Until this time, Carlsson and dopamine had both followed stellar trajectories. But after the Nobel prize, Carlsson's luck began to falter — and the uncompromising side of his nature, which had served him so well in his scientific career, failed to help. Just a few months before winning the Nobel, Carlsson was voted off his own company's board of directors. And in the next few years, plans for his namesake institute also went awry.

Difference of opinion

The Arvid Carlsson Institute was launched in November 2004 with SKr630 million (US$92 million) funding over five years — a tribute from Gothenburg University and the regional authorities to the city's only Nobel prizewinner. Its original mission was to promote health care and neuroscience research in the region, and Carlsson was named honorary chairman of its developmental council. But disagreements began almost immediately about how the money should be divided up. Carlsson wanted a significant proportion to support his field of neuropharmacology, but others argued it should go to neuronal stem-cell research. Scientists decline to discuss details of the arguments, but the hostilities became so bitter that the institute was dissolved in April 2006. Carlsson's daughter Maria, who is also a neuropharmacologist, receives a small proportion of the funds — too small in the opinion of her father, “given that the research was stated to be done to honour my contributions to science”.
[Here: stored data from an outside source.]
==> run F: inputs <==
## EQ_Engine
module EQ_Engine(clk, rst_n, lft_lp_out, rght_lp_out, lft_b1_out, rght_b1_out, lft_b2_out, rght_b2_out, lft_b3_out, rght_b3_out, lft_hp_out, rght_hp_out, aud_out_lft, aud_out_rght, POT_LP, POT_B1, POT_B2, POT_B3, POT_HP, VOL_POT);
input clk, rst_n;
input [11:0] POT_LP, POT_B1, POT_B2, POT_B3, POT_HP, VOL_POT;
input signed [15:0] lft_lp_out, rght_lp_out, lft_b1_out, rght_b1_out, lft_b2_out, rght_b2_out, lft_b3_out, rght_b3_out, lft_hp_out, rght_hp_out;
output [15:0] aud_out_lft, aud_out_rght;
logic signed [15:0] scaled_lp_lft, scaled_b1_lft, scaled_b2_lft, scaled_b3_lft, scaled_hp_lft, scaled_lp_rght, scaled_b1_rght, scaled_b2_rght, scaled_b3_rght, scaled_hp_rght;
logic signed [15:0] scaled_lp_lft_ff, scaled_b1_lft_ff, scaled_b2_lft_ff, scaled_b3_lft_ff, scaled_hp_lft_ff, scaled_lp_rght_ff, scaled_b1_rght_ff, scaled_b2_rght_ff, scaled_b3_rght_ff, scaled_hp_rght_ff;
  ...
export LEC_CHECK = 0
export CAP_MARGIN = 20
export CELL_PAD_IN_SITES_GLOBAL_PLACEMENT = 3
export CORE_MARGIN = 5
export CORE_UTILIZATION = 58
export CTS_CLUSTER_DIAMETER = 176
export GPL_ROUTABILITY_DRIVEN = 1
export GPL_TIMING_DRIVEN = 0
export MIN_ROUTING_LAYER = met2
export PLACE_DENSITY_LB_ADDON = 0.27
export SLEW_MARGIN = 20
export TNS_END_PERCENT = 45
create_clock -name core_clock -period 6.66 [get_ports {clk}]
run.sh (not shown) runs the stock make flow with config.mk's settings and CLKGATE_MAP_FILE=.
==> run H (differences from run F) <==
Settings changed: CAP_MARGIN 20 to 5, CELL_PAD_IN_SITES_GLOBAL_PLACEMENT 3 to unset, CORE_MARGIN 5 to 2, CORE_UTILIZATION 58 to 68, CTS_CLUSTER_DIAMETER 176 to 31, CTS_CLUSTER_SIZE set to 24, GPL_ROUTABILITY_DRIVEN 1 to unset, GPL_TIMING_DRIVEN 0 to unset, MIN_ROUTING_LAYER met2 to unset, PLACE_DENSITY set to 0.6, PLACE_DENSITY_LB_ADDON 0.27 to unset, TNS_END_PERCENT 45 to unset.
==> flow/constraint.sdc (replaced) <==
create_clock -name core_clock -period 6.68 [get_ports {clk}]
set_input_delay 1.3360 -clock core_clock [delete_from_list [all_inputs] [get_ports {clk}]]
set_output_delay 1.3360 -clock core_clock [all_outputs]
set_load 0.01 [all_outputs]
==> run M (differences from run F) <==
Settings changed: ABC_AREA set to 1, CELL_PAD_IN_SITES_GLOBAL_PLACEMENT 3 to unset, CORE_ASPECT_RATIO set to 0.65, CORE_UTILIZATION 58 to 39, CTS_CLUSTER_DIAMETER 176 to unset, CTS_CLUSTER_SIZE set to 59, GPL_ROUTABILITY_DRIVEN 1 to 0, HOLD_SLACK_MARGIN set to -0.05, MIN_ROUTING_LAYER met2 to unset, PLACE_DENSITY_LB_ADDON 0.27 to 0.3, SLEW_MARGIN 20 to 25, TNS_END_PERCENT 45 to unset.
==> flow/constraint.sdc (replaced) <==
create_clock -name core_clock -period 16.5 [get_ports {clk}]
set_input_delay 3.3000 -clock core_clock [delete_from_list [all_inputs] [get_ports {clk}]]
set_output_delay 3.3000 -clock core_clock [all_outputs]
set_load 0.01 [all_outputs]
==> comparison <==
Between run M and run H, the lower sequential share of layout area is in run H (gap 0.12 points). The lowest die size belongs to run H, the highest to run M. Clock-buffer cell count: run M is lower than run H (9). Between run F and run M, the lower synthesized cell count is in run F (gap 23%, measured against run M). Of run M and run H, run H has the higher global-route usage (gap 12 points). Of run M and run H, run M has the higher cell count (gap 27%, measured against run H). Run H finished but failed the layout checks on negative setup slack. Run F ended with an error in global placement without I/O (3_1_place_gp_skip_io) on FLW-0024. Run M completed without violations. Against run M, the critical path depth of run H is higher by 7. Of run M and run H, run M has the higher first-iteration DRC count (gap 85%, measured against run H).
Carlsson's contributions to science continue. He is closely involved in his daughter's work and they sometimes publish together, although he wishes he could still work in the lab. He also jets around the world to meetings. Much in neuroscience has changed during Carlsson's time, but he believes at least one thing has remained constant. “When I started my career, the most important generator of science was the human mind,” he says. “This has probably not changed much during the past half-century.”